Redox-responsive flower-like micelles of poly(l-lactic acid)-b-poly(ethylene glycol)-b-poly(l-lactic acid) for intracellular drug delivery

Redox-responsive micelles self-assembled from triblock copolymers of poly(l-lactic acid)-poly(ethylene glycol)-poly(l-lactic acid) (PLA-PEG-PLA) with double-disulfide linkage in the backbone were synthesized and characterized by proton nuclear magnetic resonance (1H NMR) and size exclusion chromatography (SEC), in which both PEG (Mn = 1000, 2000 and 4000 g mol−1) and PLA (Mn = 1600 g mol−1) have different molecular weights respectively.

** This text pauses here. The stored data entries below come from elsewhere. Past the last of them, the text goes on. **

[config.mk]
export PLATFORM = sky130hd
export DESIGN_NAME = cdram_cmd_decoder
export DESIGN_NICKNAME = d
export VERILOG_FILES = /design/src/rtl/cdram_pkg.sv /design/src/rtl/cdram_ctrl.sv /design/src/rtl/cdram_dpath.sv /design/src/rtl/cdram_cmd_decoder.sv
export SDC_FILE = /design/constraint.sdc
export NUM_CORES = 1
export LEC_CHECK = 0
export ABC_AREA = 1
export BUFFER_PORTS_ARGS = -buffer_cell sky130_fd_sc_hd__buf_2
export CORE_UTILIZATION = 45
export DETAILED_ROUTE_END_ITERATION = 8
export PLACE_DENSITY = 0.76
export SLEW_MARGIN = 10
export SYNTH_ARGS = -nofsm -noshare
export SYNTH_HDL_FRONTEND = slang
export SYNTH_SLANG_ARGS = --single-unit
[constraint.sdc]
create_clock -name clk -period 1.59 [get_ports clk]
set_clock_uncertainty 0.2 [all_clocks]
set_input_delay 0.2385 -clock clk [delete_from_list [all_inputs] [get_ports clk]]
set_output_delay 0.2385 -clock clk [all_outputs]
set_load 0.1 [all_outputs]
[src/rtl/cdram_pkg.sv]
package cdram_pkg;
  typedef struct packed {
    logic act;
    logic rdX;
    logic wrX;
    logic setCmd;
    logic nop;
    logic dPd;
    logic sPd;
    logic other;
    logic illegal;
  } strobe_t;

  typedef struct packed {
    logic ldRow;
    logic ldCol;
    logic ldCmd;
    logic ldCtl;
    logic holdSram;
  } dpCtl_t;

  localparam int ADDR_W_DEF = 12;
  localparam int BLK_LSB_DEF = 3;
  localparam int BLK_W_DEF = 5;
  localparam int OP_W_DEF = 3;
  localparam int CMD_W_DEF = 10;
  localparam int DATA_W_DEF = 16;
endpackage

[src/rtl/cdram_ctrl.sv]
module cdram_ctrl
  import cdram_pkg::*;
(
  input  logic    clk,
  input  logic    rst,
  input  logic    csN,
  input  logic    dMaskN,
  input  logic    sMaskN,
  input  logic    rasN,
  input  logic    casN,
  input  logic    dtdN,
  output strobe_t strb,
  output dpCtl_t  dp,
  output logic    rowActive
);
  strobe_t nxt;
  logic dGated;
  logic sGated;

  always_comb begin
    nxt = '0;
    dp = '0;
    dp.holdSram = sGated;
    if (dGated) begin
      if (!sMaskN) nxt.sPd = 1'b1;
    end else if (!dMaskN) begin
      nxt.dPd = 1'b1;
    end else if (!sMaskN) begin
      nxt.sPd = 1'b1;
    end else if (csN) begin
      if (!sGated) nxt.nop = 1'b1;
    end else if (!rasN && casN && dtdN) begin
      nxt.act = 1'b1;
      dp.ldRow = 1'b1;
    end else if (rasN && !casN) begin
      if (rowActive) begin
        dp.ldCol = 1'b1;
        if (dtdN) nxt.rdX = 1'b1;
        else nxt.wrX = 1'b1;
      end else begin
        nxt.illegal = 1'b1;
      end
    end else if (!rasN && !casN && !dtdN) begin
      nxt.setCmd = 1'b1;
      dp.ldCmd = 1'b1;
    end else begin
      nxt.other = 1'b1;
      dp.ldCtl = 1'b1;
    end
  end

  always_ff @(posedge clk) begin
    if (rst) begin
      strb <= '0;
      rowActive <= 1'b0;
      dGated <= 1'b0;
      sGated <= 1'b0;
    end else begin
      strb <= nxt;
      dGated <= !dMaskN;
      sGated <= !sMaskN;
      if (nxt.act) rowActive <= 1'b1;
    end
  end

  p_onehot_r1: assert property (@(posedge clk) disable iff (rst) $onehot0(strb))
    else $error("more than one strobe high");
  p_xfer_row_r3: assert property (@(posedge clk) disable iff (rst)
    (strb.rdX || strb.wrX) |-> $past(rowActive))
    else $error("transfer without open row");
  p_illegal_norow_r4: assert property (@(posedge clk) disable iff (rst)
    strb.illegal |-> !$past(rowActive))
    else $error("illegal flagged with open row");
  p_nop_mask_r7: assert property (@(posedge clk) disable iff (rst)
    strb.nop |-> ($past(csN) && !$past(sGated)))
    else $error("nop without its conditions");
  p_gated_quiet_r8: assert property (@(posedge clk) disable iff (rst)
    dGated |=> !(strb.act || strb.rdX || strb.wrX || strb.setCmd ||
                 strb.nop || strb.dPd || strb.other || strb.illegal))
    else $error("DRAM command while gated");
endmodule

[src/rtl/cdram_dpath.sv]
module cdram_dpath
  import cdram_pkg::*;
#(
  parameter int ADDR_W = ADDR_W_DEF,
  parameter int BLK_LSB = BLK_LSB_DEF,
  parameter int BLK_W = BLK_W_DEF,
  parameter int OP_W = OP_W_DEF,
  parameter int CMD_W = CMD_W_DEF,
  parameter int DATA_W = DATA_W_DEF
) (
  input  logic              clk,
  input  logic              rst,
  input  dpCtl_t            dp,
  input  logic [ADDR_W-1:0] addr,
  input  logic              rasN,
  input  logic              casN,
  input  logic              dtdN,
  input  logic [DATA_W-1:0] sramIn,
  output logic [ADDR_W-1:0] rowAddr,
  output logic [BLK_W-1:0]  blockAddr,
  output logic [OP_W-1:0]   xferOp,
  output logic [CMD_W-1:0]  cmdWord,
  output logic [2:0]        ctlBits,
  output logic [DATA_W-1:0] sramOut
);
  localparam int BLK_MSB = BLK_LSB + BLK_W - 1;

  always_ff @(posedge clk) begin
    if (rst) begin
      rowAddr <= '0;
      blockAddr <= '0;
      xferOp <= '0;
      cmdWord <= '0;
      ctlBits <= '0;
      sramOut <= '0;
    end else begin
      if (dp.ldRow) rowAddr <= addr;
      if (dp.ldCol) begin
        blockAddr <= addr[BLK_MSB:BLK_LSB];
        xferOp <= addr[OP_W-1:0];
      end
      if (dp.ldCmd) cmdWord <= addr[CMD_W-1:0];
      if (dp.ldCtl) ctlBits <= {rasN, casN, dtdN};
      if (!dp.holdSram) sramOut <= sramIn;
    end
  end

  p_row_latch_r2: assert property (@(posedge clk) disable iff (rst)
    dp.ldRow |=> rowAddr == $past(addr))
    else $error("row not latched");
  p_cmd_latch_r5: assert property (@(posedge clk) disable iff (rst)
    dp.ldCmd |=> cmdWord == $past(addr[CMD_W-1:0]))
    else $error("command word not latched");
  p_sram_hold_r9: assert property (@(posedge clk) disable iff (rst)
    dp.holdSram |=> $stable(sramOut))
    else $error("SRAM data changed while gated");
endmodule

[src/rtl/cdram_cmd_decoder.sv]
module cdram_cmd_decoder
  import cdram_pkg::*;
#(
  parameter int ADDR_W = ADDR_W_DEF,
  parameter int BLK_LSB = BLK_LSB_DEF,
  parameter int BLK_W = BLK_W_DEF,
  parameter int OP_W = OP_W_DEF,
  parameter int CMD_W = CMD_W_DEF,
  parameter int DATA_W = DATA_W_DEF
) (
  input  logic              clk,
  input  logic              rst,
  input  logic              csN,
  input  logic              dMaskN,
  input  logic              sMaskN,
  input  logic              rasN,
  input  logic              casN,
  input  logic              dtdN,
  input  logic [ADDR_W-1:0] addr,
  input  logic [DATA_W-1:0] sramIn,
  output logic              actStb,
  output logic              rdXferStb,
  output logic              wrXferStb,
  output logic              setCmdStb,
  output logic              nopStb,
  output logic              dramPdStb,
  output logic              sramPdStb,
  output logic              otherStb,
  output logic              illegalStb,
  output logic              rowActive,
  output logic [ADDR_W-1:0] rowAddr,
  output logic [BLK_W-1:0]  blockAddr,
  output logic [OP_W-1:0]   xferOp,
  output logic [CMD_W-1:0]  cmdWord,
  output logic [2:0]        ctlBits,
  output logic [DATA_W-1:0] sramOut
);
  strobe_t strb;
  dpCtl_t dp;

  cdram_ctrl u_ctrl (
    .clk(clk), .rst(rst), .csN(csN), .dMaskN(dMaskN), .sMaskN(sMaskN),
    .rasN(rasN), .casN(casN), .dtdN(dtdN),
    .strb(strb), .dp(dp), .rowActive(rowActive)
  );

  cdram_dpath #(
    .ADDR_W(ADDR_W), .BLK_LSB(BLK_LSB), .BLK_W(BLK_W),
    .OP_W(OP_W), .CMD_W(CMD_W), .DATA_W(DATA_W)
  ) u_dpath (
    .clk(clk), .rst(rst), .dp(dp), .addr(addr),
    .rasN(rasN), .casN(casN), .dtdN(dtdN), .sramIn(sramIn),
    .rowAddr(rowAddr), .blockAddr(blockAddr), .xferOp(xferOp),
    .cmdWord(cmdWord), .ctlBits(ctlBits), .sramOut(sramOut)
  );

  assign actStb = strb.act;
  assign rdXferStb = strb.rdX;
  assign wrXferStb = strb.wrX;
  assign setCmdStb = strb.setCmd;
  assign nopStb = strb.nop;
  assign dramPdStb = strb.dPd;
  assign sramPdStb = strb.sPd;
  assign otherStb = strb.other;
  assign illegalStb = strb.illegal;
endmodule

==> qor.yml <==
status:
  status: "finished, final reports clean"
finish:
  layout_common_cells: "104 x nor2_1, 88 x buf_2, 60 x dfxtp_1"
  drive_gt1_frac: 0.287
  final_util: 0.713
  final_nets: 459
  area_growth_pct: 53.3
  diodes: 0
  final_common_cell: "nor2_1"
sta:
  period_needed_ps: 1550
  period_share: 0.977
  fin_tns_setup_ps: 0
  drv_slew: 0
  hold_viol_final: 0
  tightest_slew_ps: 507
  rsz0062_at_grt: "false"
  fmax_mhz: 644
  max-slew-margin-rel: 0.664
  setup_viol: 0
logic_synthesis:
  yosys-mux-area-fraction: 0
  synth_cell_types: 19
  synth.area.top_cells: "dfxtp_1 56%, nor2_1 18%, o21ai_0 6.4%"
  ys_ff_latch: 61
  synth_top_family_by_area: "simple AND/OR/NAND/NOR gates"
  synth-simple-area-share: 0.280
  yosysWarnings: 0
  synth_compound_area_frac: 0.0900
  synthAdderAreaFrac: 0
  synthCells: 290
  synth_top_area_share: 0.556
  async_reset_ff_frac: 0
  synth_edf_count: 0
  synth_largest_area_cell: "dfxtp_1"
  avgSynthCellArea_um2: 7.57
  synth_area_mm2: 0.00220
  syn_nets: 326
  ys_seq_area_frac: 0.556
  synth_ff_type: "dfxtp_1"
  synth-xor-area-share: 0
hold_path:
  hp-start: "dtdN"
  hold_end: "u_ctrl.strb[7]"
  min_path_cells: 3
  hold_class: "in2reg"
clock_network:
  htree_levels: 3
  cts_tree: "built"
  cts_root_buffer: "clkbuf_8"
  cts_buffers: 9
  clk_pin_slew_ps: 60
  clockBufferDepth: 2
  clkLatencyLatePin_ps: 330
  clock-sinks: 61
detailed_routing:
  via_per_inst: 4.58
  wl_per_cell_um: 12.0
  route.detailed.drc: 0
  drtAntennaViolNets: 0
  dr.pass1.iters: 4
  finalWirelength_um: 5950
  vias: 2269
  drt_iter0_drc: 137
worst_setup_path:
  crit_required_ps: 1150
  cp.arrival_ps: 1120
  reg2regPathDepth: 7
  slowest_delay_ps: 440
  r2r_setup_slack_ps: 140
  crit_fanout: 2
  path_cells: "buf_2"
  crit_path_top_delay_cell: "buf_2"
  critical_path_buf_inv_count: 1
  startpoint_type: "flop"
  cp-end-kind: "primary output"
  r2r-end: "u_dpath.rowAddr[6]"
  critPathKind: "reg2out"
  reg2reg_from: "u_ctrl.dGated"
  cp_top_family: "buffers and inverters"
floorplanning:
  rows: 25
  start_util: 0.465
  core_mm2: 0.00472
  die_w_um: 71.9
  ioPinCount: 95
  die_h_um: 71.9
  dieArea_mm2: 0.00516
place:
  dp.final_hpwl_um: 3520
  gp_congestion: 0.817
  port_buffers: 94
global_routing:
  grt_use_total: 0.250
  grt-ovfl-total: 0
  grt_max_degree: 34
  grt_pass1_wl_um: 9820
  antenna_found_initial: 0
  grt_pass1_vias: 2175
flow_run:
  drv_cap: 0
power_and_ir_drop:
  p_per_area_mw_per_mm2: 1150
  leakage_nw: 1.71
  vdd_drop_max_uv: 797
[power by group]
group / leakage (nW) / internal (W) / switching (W)
Sequential: 0.498 / 0.00157 / 0.0000224
Combinational: 1.09 / 0.000169 / 0.000458
Clock: 0.121 / 0.00108 / 0.000576
[cells by family after synthesis]
logic type | Yosys count
flops | 61
compound gates | 39
buf+inv | 39
simple gates | 151
[per-stage QoR]
stage                     setup slack, ps  total power, W  hold slack [ps]  instance area [um^2]  instances
final                                36.5         0.00388             29.4                  3370        495
after CTS                            18.3         0.00389             3.82                  3340        495
after global routing                0.718         0.00403             35.9                  3370        495
after global placement                131         0.00217              230                  2760        445
after floorplan                      23.7         0.00205              105                  2200        290
after detailed placement             83.6         0.00218              222                  2760        445
[flip-flops by register name (all words and copies together), names as in the netlist, 3 cells and up]
signal and flops:
u_ctrl.strb 9, u_dpath.blockAddr 5, u_dpath.cmdWord 10, u_dpath.ctlBits 3, u_dpath.rowAddr 12, u_dpath.sramOut 16, u_dpath.xferOp 3
[cells in the mapped netlist, types with 2 or more instances]
| master | number |
|---|---|
| nor2_1 | 105 |
| dfxtp_1 | 61 |
| nand2_1 | 29 |
| o21ai_0 | 28 |
| inv_1 | 23 |
| o21ai_1 | 8 |
| nand3_1 | 7 |
| buf_2 | 6 |
| clkbuf_1 | 5 |
| inv_2 | 3 |
| nand4_1 | 3 |
| nor3_1 | 3 |
| a21oi_1 | 2 |
| nand2_2 | 2 |
[layer usage]
| layer | track usage | up-vias | routed length, um |
|---|---|---|---|
| met5 | 0 | - | 0 |
| met2 | 0.442 | 63 | 3060 |
| met4 | 0.0893 | 0 | 101 |
| li1 | - | 1165 | - |
| met3 | 0.0689 | 12 | 288 |
| met1 | 0.288 | 1029 | 2510 |
[repair_timing]
action	4_1_cts	5_1_grt
setup buffers	0	0
setup endpoints to repair	0	20
hold buffers	34	0
hold endpoints to repair	38	0
resized for setup	0	10
[worst max-delay path by stage]
stage / end / cells after the start / start
floorplan: u_dpath.blockAddr[0] / 6 / u_ctrl.rowActive
global placement: u_dpath.rowAddr[7] / 8 / csN
detailed placement: u_dpath.cmdWord[8] / 8 / dtdN
CTS: blockAddr[1] / 1 / u_dpath.blockAddr[1]
global route: sramOut[11] / 1 / u_dpath.sramOut[11]
finish: blockAddr[0] / 1 / u_dpath.blockAddr[0]
[area by class of cell]
cell class,instances,area [um^2]
clock inverters,4,95.1
well taps,67,83.8
repair buffers,134,900
inverters,27,104
multi-input cells,190,816
fillers,392,1360
flip-flops and latches,61,1220
clock buffers,12,145
Power figures use the tool's default switching activity.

The triblock copolymers PLA3000-PEG2000-PLA3000 and PLA3000-PEG4000-PLA3000 can self-assemble into flower-like micelles in aqueous media with average diameters 110 nm and 43 nm and lower critical micelle concentrations (CMC) 0.017 and 0.014 mg mL−1 respectively compared with that of diblock copolymers. Moreover, in vitro drug release analyses indicated that reductive environment can result in triggered drug release profiles. 3-(4,5-dimethyl-2-thiazolyl)-2,5-diphenyl- 2-H-tetrazolium bromide (MTT) assay in vitro showed no significant cytotoxicity as NIH 3T3 cells incubated in the micelles even when the concentrations up to 1000 μg/mL. Additionally fluorescence microscopy measurements and MTT assay demonstrated that the micelles exhibited a faster drug release and higher cellular proliferation inhibition due to the effect of intracellular reduction responsiveness compared with that of diblock copolymers. The above results suggest that the reduction-responsive, biodegradable and biocompatibility micelles could provide a platform to construct potential drug delivery systems for cancer therapy.